Most of the time, the deterioration is so quick that not only a precise quantitative information is not obtained but that also the results of analyses carried out in succession are not comparable between themselves.
The difficulty increases still more when one attempts to titrate or dose the elements by studying the lines appearing in the far ultraviolet, the energies in action bringing very quickly about a plasma concentration such that the continuous background revealed by the spectrographic analysis quickly masks said lines.
Various types of in vacuo spark generators are known, the differences between them being their principle of operation.
In a first type of generator, so called of the Millikan spark type, the spark is produced in vacuo between two metallic electrodes, one of which being the sample, for a disruptive field of very high value of 10.sup.5 to 10.sup.6 volts per cm. For voltages currently used, the distance between the electrodes does not exceed 1 mm. The discharge obtained is poorly stable and difficult to reproduce due to the wear of the electrodes which increases rapidly their spacing. Due to this fact, the generator used for identifying lines of a high ionization degree cannot be used for quantitative analysis.
In a second type of in vacuo spark generator, so-called sliding spark generator, the spark is produced between two electrodes, one of which being the sample, which are in contact with an insulating or semi-conductor support. The disruptive field is from 10 to 20 times weaker than that which is necessary for the generator of the first type and the spark can be formed in vacuo over a length of a few centimeters.
The generator of this second type is used in in vacuo spectrometry for works relating to fundamental research.

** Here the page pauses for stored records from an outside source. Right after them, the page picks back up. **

[config.mk]
export PLATFORM = sky130hd
export DESIGN_NAME = instr_fetch_stage
export DESIGN_NICKNAME = d
export VERILOG_FILES = /design/src/rtl/instr_fetch_stage.sv
export SDC_FILE = /design/constraint.sdc
export NUM_CORES = 1
export LEC_CHECK = 0
export CAP_MARGIN = 25
export CORE_UTILIZATION = 36
export DETAILED_ROUTE_END_ITERATION = 10
export PLACE_DENSITY = 0.79
export SLEW_MARGIN = 25
export SYNTH_ARGS = -nofsm -noshare
export SYNTH_HDL_FRONTEND = slang
export SYNTH_SLANG_ARGS = --single-unit
export TNS_END_PERCENT = 100
[constraint.sdc]
create_clock -name clk -period 2.4 [get_ports clk]
set_input_delay 0.48 -clock clk [delete_from_list [all_inputs] [get_ports clk]]
set_output_delay 0.48 -clock clk [all_outputs]
set_load 0.02 [all_outputs]
[src/rtl/instr_fetch_stage.sv]
// ---------------------------------------------------------------------------
// instr_fetch_stage
//   Fetch stage of the SimpleRISC pipeline. Owns the PC, drives the
//   synchronous-read instruction memory and presents {inst, pc, valid} to the
//   IF/OF pipe register. Handles hazard stall, branch redirect with squash of
//   the wrong-path word, and a sticky halt released by a later redirect.
//
// Ports
//   clk            in   system clock
//   rst            in   asynchronous, active-low reset
//   stall          in   hold PC and outputs
//   isBranchTaken  in   redirect request from the branch unit
//   branchPC       in   redirect target (byte address, word aligned)
//   IMclka         out  instruction memory clock (same as clk)
//   IMaddra        out  instruction memory word address
//   IMdouta        in   instruction memory read data (1-cycle latency)
//   inst           out  fetched instruction, NOP_INST when valid=0
//   pc             out  byte PC of inst
//   valid          out  inst is a real, non-squashed instruction
//   stop           out  fetch halted
//   fsm_state      out  current FSM state (0=PRIME, 1=RUN, 2=HALT)
//
// Flow control: there is no valid/ready handshake. valid qualifies
// {inst, pc} every cycle; while stall is high (and no redirect) the stage
// holds pc and the memory address, so inst/pc/valid stay stable and the
// consumer is expected to hold as well.
// ---------------------------------------------------------------------------
module instr_fetch_stage #(
    parameter int          ADDR_W    = 7,
    parameter logic [31:0] RESET_PC  = 32'h0000_0000,
    parameter logic [31:0] NOP_INST  = 32'h6800_0000,
    parameter logic [31:0] HALT_INST = 32'hFFFF_FFFF
) (
    input  logic              clk,
    input  logic              rst,
    input  logic              stall,
    input  logic              isBranchTaken,
    input  logic [31:0]       branchPC,
    output logic              IMclka,
    output logic [ADDR_W-1:0] IMaddra,
    input  logic [31:0]       IMdouta,
    output logic [31:0]       inst,
    output logic [31:0]       pc,
    output logic              valid,
    output logic              stop,
    output logic [1:0]        fsm_state
);

    typedef enum logic [1:0] {
        S_PRIME = 2'd0,
        S_RUN   = 2'd1,
        S_HALT  = 2'd2
    } state_t;

    state_t      state_q;
    state_t      state_d;
    logic [31:0] pc_q;
    logic [31:0] pc_d;
    logic [31:0] next_pc;
    logic        halt_hit;

    assign IMclka    = clk;
    assign fsm_state = state_q;

    // The halt word is only acted on when it would otherwise be issued:
    // a redirect squashes it, a stall defers it.
    assign halt_hit = (state_q == S_RUN) && !isBranchTaken && !stall &&
                      (IMdouta == HALT_INST);

    // Address generation. Deliberately independent of IMdouta so there is
    // no combinational path from memory data back to the memory address.
    always_comb begin
        next_pc = pc_q + 32'd4;
        if (isBranchTaken) begin
            next_pc = branchPC;
        end else if ((state_q != S_RUN) || stall) begin
            next_pc = pc_q;
        end
    end

    assign IMaddra = next_pc[ADDR_W+1:2];

    // On a halt the memory has already been pointed at pc_q+4, but pc_q
    // keeps the halt's PC; the prefetched word is never used because HALT
    // can only be left through PRIME, which re-reads the memory.
    assign pc_d = halt_hit ? pc_q : next_pc;

    // State register
    always_ff @(posedge clk or negedge rst) begin
        if (!rst) begin
            state_q <= S_PRIME;
            pc_q    <= RESET_PC;
        end else begin
            state_q <= state_d;
            pc_q    <= pc_d;
        end
    end

    // Next-state logic
    always_comb begin
        state_d = state_q;
        case (state_q)
            S_PRIME: state_d = S_RUN;
            S_RUN:   state_d = halt_hit ? S_HALT : S_RUN;
            S_HALT:  state_d = isBranchTaken ? S_PRIME : S_HALT;
            default: state_d = S_PRIME;
        endcase
    end

    // Output logic
    always_comb begin
        valid = 1'b0;
        stop  = 1'b0;
        inst  = NOP_INST;
        pc    = pc_q;
        case (state_q)
            S_RUN: begin
                if (!isBranchTaken && !halt_hit) begin
                    valid = 1'b1;
                    inst  = IMdouta;
                end
            end
            S_HALT:  stop = 1'b1;
            default: ;
        endcase
    end

endmodule

==> impl_metrics.yaml <==
detailed_routing:
  drt-initial-drc-count: 294
  wl_mm: 11.4
  vias: 3639
  viasPerCell: 5.75
  ant_nets: 0
  drt-pass1-iter-count: 5
  wl_per_cell_um: 18.1
  drc: 0
synthesis:
  ys_warn_count: 0
  syn_avg_cell_area_sq_um: 8.18
  ys.flop_type: "dfrtp_1"
  synthArstFlopShare_pct: 100
  synth_top_area_share_pct: 31.3
  synth_top_cell_by_area: "dfrtp_1"
  syn_inst: 332
  synth_area_sq_mm: 0.00272
  synth_cell_types: 52
  ys_ff_latch: 34
  synth_edf_count: 0
  synth_seq_area_share_pct: 31.3
  synthTopCellsByArea: "dfrtp_1 (31%), and2_1 (7.4%), nand4_1 (6.0%), a22oi_1 (4.1%), nand2_1 (3.7%)"
  postSynthNetCount: 401
grt:
  overflow: 0
  grt_max_degree: 57
  grt_pass1_wl_mm: 17.1
  grt_pass1_vias: 3422
  grt_usage_pct: 28.7
  antenna_found_initial: 3
timing:
  rsz0062_at_grt: "yes"
  period_share_pct: 111
  worstMarginPinSlew_ns: 0.542
  max_freq_mhz: 375
  hold_violations: 0
  max_slew_margin_pct: 63.8
  setup_viol_count_final: 38
  fin_crit_ns: 2.67
  skew_ns: 0.00817
  timing_max_transition_violations_final: 0
  worst_slack_ns: -0.269
pwr:
  seq_power_share_pct: 32.9
  clkPwrFrac_pct: 29.5
  comb_power_share_pct: 37.6
  ir_worst_vdd_v: 0.000396
  pwr_density_cell_mw_per_mm2: 421
  total_power_mw: 2.13
  power.leakage_nw: 2.18
  swShare_pct: 34.4
  p_sw_uw: 731
  p_int_mw: 1.39
setup_path:
  critPathTopFamily: "simple AND/OR/NAND/NOR gates"
  startpoint_type: "primary input"
  worstSetupPathType: "in -> out"
  cp.buffers_inverters: 3
  crit_slowest_cell: "clkdlybuf4s50_1"
  critPathArrivalTime_ns: 2.19
  cp_slowest_stage_delay_ns: 0.46
  crit_path_max_fanout: 5
  required_ns: 1.92
  endpoint_kind: "primary output"
  path_cells: "clkdlybuf4s50_1, nand3_2, nor3_4, and4_4, nor4b_4, buf_4, and2_4, buf_6"
die:
  coreArea_sq_mm: 0.00725
  die_w_um: 88.8
  start_util_pct: 37.4
  die_h_um: 88.8
  num_rows: 31
  dieArea_sq_mm: 0.00789
  ios: 144
min_path:
  hold_class: "in -> async"
clocking:
  path_clk_slew_ns: 0.08
  cts_hold_buffers: 0
  cts_tree: "yes"
  worstSkewPairLatency_ns: 0.40
status:
  violations: "setup timing"
  status: "finished with violations"
place:
  place.gp.congestion: 0.943
  io_buffers: 143
  dp_hpwl_mm: 7.78
  dp_slack_ns: -1.28
layout:
  area_growth_syn_to_layout_pct: 86.1
  nets: 599
  finish.utilization_pct: 69.7
  drive_gt1_share_pct: 35.6
flow_run:
  maxCapViolations: 0
routing by layer:
layer | part of all wire (%) | up-vias | track usage [%]
li1 | - | 1662 | -
met1 | 40 | 1733 | 35.9
met2 | 48 | 191 | 47.1
met3 | 7.0 | 53 | 5.13
met4 | 4.8 | 0 | 15.1
met5 | 0 | - | 0
registers in the layout, summed over array words and instances, names as in the netlist:
signal,count
fsm_state,2
pc,32
worst register-to-register path, stage by stage, from the launching register on:
cell and delay (ns):
dfrtp_2 0.40, or3b_4 0.41, buf_4 0.22, or4_4 0.62, o21ai_1 0.17, a21boi_0 0.26, o21ai_0 0.15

Due to the insulating support, the generator is not convenient for carrying out quantitative analysis since the insulation supplies its own spectrum in the spectral area of the analysis. Moreover, the development of the spark depends on the physical-chemical nature of the surface of the insulating material, which is modified in permanence due to the thermal effect and to the deposition of material.
In a third type of in vacuo spark generator, so-called initiated spark generator, the main spark produced between two electrodes, one of which being the sample, is initiated by a spark of weaker energy ionizing the medium interposed between the electrodes.
In a first group of generators of this type, used for quantitative analysis in the far ultraviolet spectrum, the initiation spark is a sliding spark. Such apparatuses have the disadvantage mentioned hereabove and inherent to the sliding spark generators: the reproductibility of the discharges is very low. Moreover the maintenance interventions are numerous. In all cases, it is impossible to titrate with such generators the sample elements which are also present in the insulating material, for instance the oxygen of the sample when the insulating material is alumine.
In a second group of generators of this third type, the initiation spark is a Millikan spark, and the object is either to energize the X-radiations (S. K. HANDEL in ARKIV FOR FYSIK-Stockholm 1964), or to obtain continuous spectra in the ultraviolet. The cathode and initiation electrode, placed in the vicinity of each other, are supported by insulators and one observes in the plasma both the spectrum of the sample and that of the insulating material.